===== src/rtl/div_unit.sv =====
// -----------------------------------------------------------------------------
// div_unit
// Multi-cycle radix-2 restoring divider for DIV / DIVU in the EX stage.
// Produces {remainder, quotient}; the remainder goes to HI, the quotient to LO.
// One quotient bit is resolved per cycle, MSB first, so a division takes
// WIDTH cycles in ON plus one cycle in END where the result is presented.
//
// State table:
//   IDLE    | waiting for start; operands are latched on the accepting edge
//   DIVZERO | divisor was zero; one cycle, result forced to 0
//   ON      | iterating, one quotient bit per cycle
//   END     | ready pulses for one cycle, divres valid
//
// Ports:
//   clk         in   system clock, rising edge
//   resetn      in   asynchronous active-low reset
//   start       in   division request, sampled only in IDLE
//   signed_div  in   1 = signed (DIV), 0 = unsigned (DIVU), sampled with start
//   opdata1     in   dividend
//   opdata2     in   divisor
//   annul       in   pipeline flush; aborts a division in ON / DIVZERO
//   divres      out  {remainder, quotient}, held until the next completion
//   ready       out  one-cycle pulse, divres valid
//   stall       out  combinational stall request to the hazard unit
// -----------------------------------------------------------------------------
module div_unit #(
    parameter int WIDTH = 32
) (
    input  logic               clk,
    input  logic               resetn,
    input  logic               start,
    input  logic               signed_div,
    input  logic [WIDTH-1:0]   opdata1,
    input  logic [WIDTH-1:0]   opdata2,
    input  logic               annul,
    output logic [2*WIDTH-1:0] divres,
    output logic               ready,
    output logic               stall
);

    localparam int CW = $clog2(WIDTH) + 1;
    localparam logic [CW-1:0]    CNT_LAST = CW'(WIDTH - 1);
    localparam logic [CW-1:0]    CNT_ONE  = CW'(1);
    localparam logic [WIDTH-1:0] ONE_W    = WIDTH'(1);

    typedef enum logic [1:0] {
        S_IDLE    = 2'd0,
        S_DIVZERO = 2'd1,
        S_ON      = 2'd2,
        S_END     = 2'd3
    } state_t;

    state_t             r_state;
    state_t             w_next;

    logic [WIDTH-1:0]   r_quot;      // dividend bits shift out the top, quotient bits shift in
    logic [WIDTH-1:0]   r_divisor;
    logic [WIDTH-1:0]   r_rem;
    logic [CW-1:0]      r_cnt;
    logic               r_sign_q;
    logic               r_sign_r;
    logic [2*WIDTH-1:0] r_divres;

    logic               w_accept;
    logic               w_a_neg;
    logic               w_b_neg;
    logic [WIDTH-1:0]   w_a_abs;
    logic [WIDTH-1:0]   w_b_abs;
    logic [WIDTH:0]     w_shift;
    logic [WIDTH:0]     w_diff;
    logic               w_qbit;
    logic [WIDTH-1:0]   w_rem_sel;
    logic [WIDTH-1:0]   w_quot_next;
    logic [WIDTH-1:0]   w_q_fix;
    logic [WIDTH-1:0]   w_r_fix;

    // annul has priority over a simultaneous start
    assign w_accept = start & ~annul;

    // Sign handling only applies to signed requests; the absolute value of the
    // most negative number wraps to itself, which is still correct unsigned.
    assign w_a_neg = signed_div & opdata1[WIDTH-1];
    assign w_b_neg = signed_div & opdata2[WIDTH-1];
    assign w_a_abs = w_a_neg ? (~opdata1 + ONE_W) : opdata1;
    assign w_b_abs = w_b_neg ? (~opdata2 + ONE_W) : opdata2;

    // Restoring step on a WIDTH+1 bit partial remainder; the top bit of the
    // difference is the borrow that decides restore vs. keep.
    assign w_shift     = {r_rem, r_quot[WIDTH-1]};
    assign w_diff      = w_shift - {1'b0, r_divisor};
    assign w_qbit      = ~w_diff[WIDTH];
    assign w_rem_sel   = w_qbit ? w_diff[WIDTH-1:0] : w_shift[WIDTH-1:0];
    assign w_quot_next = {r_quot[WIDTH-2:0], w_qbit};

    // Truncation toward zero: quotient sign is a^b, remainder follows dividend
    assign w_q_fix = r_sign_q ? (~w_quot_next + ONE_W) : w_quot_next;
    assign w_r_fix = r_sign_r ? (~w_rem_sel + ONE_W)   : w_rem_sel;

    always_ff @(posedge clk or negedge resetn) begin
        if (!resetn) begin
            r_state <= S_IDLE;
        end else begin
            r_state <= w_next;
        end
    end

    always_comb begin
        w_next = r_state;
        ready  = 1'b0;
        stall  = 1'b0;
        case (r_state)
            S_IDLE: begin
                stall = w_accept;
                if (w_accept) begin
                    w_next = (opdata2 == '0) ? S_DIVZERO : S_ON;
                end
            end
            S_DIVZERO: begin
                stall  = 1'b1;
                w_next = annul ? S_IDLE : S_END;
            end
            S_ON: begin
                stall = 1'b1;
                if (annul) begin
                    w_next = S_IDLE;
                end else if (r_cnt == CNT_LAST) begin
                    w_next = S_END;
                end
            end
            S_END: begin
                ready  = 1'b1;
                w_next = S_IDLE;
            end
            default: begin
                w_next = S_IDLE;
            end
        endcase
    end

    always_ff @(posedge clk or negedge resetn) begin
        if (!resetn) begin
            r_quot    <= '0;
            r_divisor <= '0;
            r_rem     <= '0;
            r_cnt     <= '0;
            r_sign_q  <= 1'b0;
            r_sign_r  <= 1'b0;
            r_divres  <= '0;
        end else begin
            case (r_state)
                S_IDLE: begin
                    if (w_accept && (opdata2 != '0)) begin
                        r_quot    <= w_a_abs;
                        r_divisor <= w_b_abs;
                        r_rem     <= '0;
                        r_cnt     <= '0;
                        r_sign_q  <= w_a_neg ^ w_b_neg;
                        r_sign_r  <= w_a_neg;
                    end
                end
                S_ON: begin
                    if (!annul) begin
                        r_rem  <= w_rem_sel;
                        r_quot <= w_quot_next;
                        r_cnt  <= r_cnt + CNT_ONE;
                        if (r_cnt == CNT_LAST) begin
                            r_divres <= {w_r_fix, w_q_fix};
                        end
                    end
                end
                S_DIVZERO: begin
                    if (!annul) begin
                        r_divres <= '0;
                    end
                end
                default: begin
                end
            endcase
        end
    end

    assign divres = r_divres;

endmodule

■ ■ ■

■ **DIRECTIONS**
Every record shown above should be written out again exactly.

■ **WORKED SOLUTION**
===== src/rtl/div_unit.sv =====
// -----------------------------------------------------------------------------
// div_unit
// Multi-cycle radix-2 restoring divider for DIV / DIVU in the EX stage.
// Produces {remainder, quotient}; the remainder goes to HI, the quotient to LO.
// One quotient bit is resolved per cycle, MSB first, so a division takes
// WIDTH cycles in ON plus one cycle in END where the result is presented.
//
// State table:
//   IDLE    | waiting for start; operands are latched on the accepting edge
//   DIVZERO | divisor was zero; one cycle, result forced to 0
//   ON      | iterating, one quotient bit per cycle
//   END     | ready pulses for one cycle, divres valid
//
// Ports:
//   clk         in   system clock, rising edge
//   resetn      in   asynchronous active-low reset
//   start       in   division request, sampled only in IDLE
//   signed_div  in   1 = signed (DIV), 0 = unsigned (DIVU), sampled with start
//   opdata1     in   dividend
//   opdata2     in   divisor
//   annul       in   pipeline flush; aborts a division in ON / DIVZERO
//   divres      out  {remainder, quotient}, held until the next completion
//   ready       out  one-cycle pulse, divres valid
//   stall       out  combinational stall request to the hazard unit
// -----------------------------------------------------------------------------
module div_unit #(
    parameter int WIDTH = 32
) (
    input  logic               clk,
    input  logic               resetn,
    input  logic               start,
    input  logic               signed_div,
    input  logic [WIDTH-1:0]   opdata1,
    input  logic [WIDTH-1:0]   opdata2,
    input  logic               annul,
    output logic [2*WIDTH-1:0] divres,
    output logic               ready,
    output logic               stall
);

    localparam int CW = $clog2(WIDTH) + 1;
    localparam logic [CW-1:0]    CNT_LAST = CW'(WIDTH - 1);
    localparam logic [CW-1:0]    CNT_ONE  = CW'(1);
    localparam logic [WIDTH-1:0] ONE_W    = WIDTH'(1);

    typedef enum logic [1:0] {
        S_IDLE    = 2'd0,
        S_DIVZERO = 2'd1,
        S_ON      = 2'd2,
        S_END     = 2'd3
    } state_t;

    state_t             r_state;
    state_t             w_next;

    logic [WIDTH-1:0]   r_quot;      // dividend bits shift out the top, quotient bits shift in
    logic [WIDTH-1:0]   r_divisor;
    logic [WIDTH-1:0]   r_rem;
    logic [CW-1:0]      r_cnt;
    logic               r_sign_q;
    logic               r_sign_r;
    logic [2*WIDTH-1:0] r_divres;

    logic               w_accept;
    logic               w_a_neg;
    logic               w_b_neg;
    logic [WIDTH-1:0]   w_a_abs;
    logic [WIDTH-1:0]   w_b_abs;
    logic [WIDTH:0]     w_shift;
    logic [WIDTH:0]     w_diff;
    logic               w_qbit;
    logic [WIDTH-1:0]   w_rem_sel;
    logic [WIDTH-1:0]   w_quot_next;
    logic [WIDTH-1:0]   w_q_fix;
    logic [WIDTH-1:0]   w_r_fix;

    // annul has priority over a simultaneous start
    assign w_accept = start & ~annul;

    // Sign handling only applies to signed requests; the absolute value of the
    // most negative number wraps to itself, which is still correct unsigned.
    assign w_a_neg = signed_div & opdata1[WIDTH-1];
    assign w_b_neg = signed_div & opdata2[WIDTH-1];
    assign w_a_abs = w_a_neg ? (~opdata1 + ONE_W) : opdata1;
    assign w_b_abs = w_b_neg ? (~opdata2 + ONE_W) : opdata2;

    // Restoring step on a WIDTH+1 bit partial remainder; the top bit of the
    // difference is the borrow that decides restore vs. keep.
    assign w_shift     = {r_rem, r_quot[WIDTH-1]};
    assign w_diff      = w_shift - {1'b0, r_divisor};
    assign w_qbit      = ~w_diff[WIDTH];
    assign w_rem_sel   = w_qbit ? w_diff[WIDTH-1:0] : w_shift[WIDTH-1:0];
    assign w_quot_next = {r_quot[WIDTH-2:0], w_qbit};

    // Truncation toward zero: quotient sign is a^b, remainder follows dividend
    assign w_q_fix = r_sign_q ? (~w_quot_next + ONE_W) : w_quot_next;
    assign w_r_fix = r_sign_r ? (~w_rem_sel + ONE_W)   : w_rem_sel;

    always_ff @(posedge clk or negedge resetn) begin
        if (!resetn) begin
            r_state <= S_IDLE;
        end else begin
            r_state <= w_next;
        end
    end

    always_comb begin
        w_next = r_state;
        ready  = 1'b0;
        stall  = 1'b0;
        case (r_state)
            S_IDLE: begin
                stall = w_accept;
                if (w_accept) begin
                    w_next = (opdata2 == '0) ? S_DIVZERO : S_ON;
                end
            end
            S_DIVZERO: begin
                stall  = 1'b1;
                w_next = annul ? S_IDLE : S_END;
            end
            S_ON: begin
                stall = 1'b1;
                if (annul) begin
                    w_next = S_IDLE;
                end else if (r_cnt == CNT_LAST) begin
                    w_next = S_END;
                end
            end
            S_END: begin
                ready  = 1'b1;
                w_next = S_IDLE;
            end
            default: begin
                w_next = S_IDLE;
            end
        endcase
    end

    always_ff @(posedge clk or negedge resetn) begin
        if (!resetn) begin
            r_quot    <= '0;
            r_divisor <= '0;
            r_rem     <= '0;
            r_cnt     <= '0;
            r_sign_q  <= 1'b0;
            r_sign_r  <= 1'b0;
            r_divres  <= '0;
        end else begin
            case (r_state)
                S_IDLE: begin
                    if (w_accept && (opdata2 != '0)) begin
                        r_quot    <= w_a_abs;
                        r_divisor <= w_b_abs;
                        r_rem     <= '0;
                        r_cnt     <= '0;
                        r_sign_q  <= w_a_neg ^ w_b_neg;
                        r_sign_r  <= w_a_neg;
                    end
                end
                S_ON: begin
                    if (!annul) begin
                        r_rem  <= w_rem_sel;
                        r_quot <= w_quot_next;
                        r_cnt  <= r_cnt + CNT_ONE;
                        if (r_cnt == CNT_LAST) begin
                            r_divres <= {w_r_fix, w_q_fix};
                        end
                    end
                end
                S_DIVZERO: begin
                    if (!annul) begin
                        r_divres <= '0;
                    end
                end
                default: begin
                end
            endcase
        end
    end

    assign divres = r_divres;

endmodule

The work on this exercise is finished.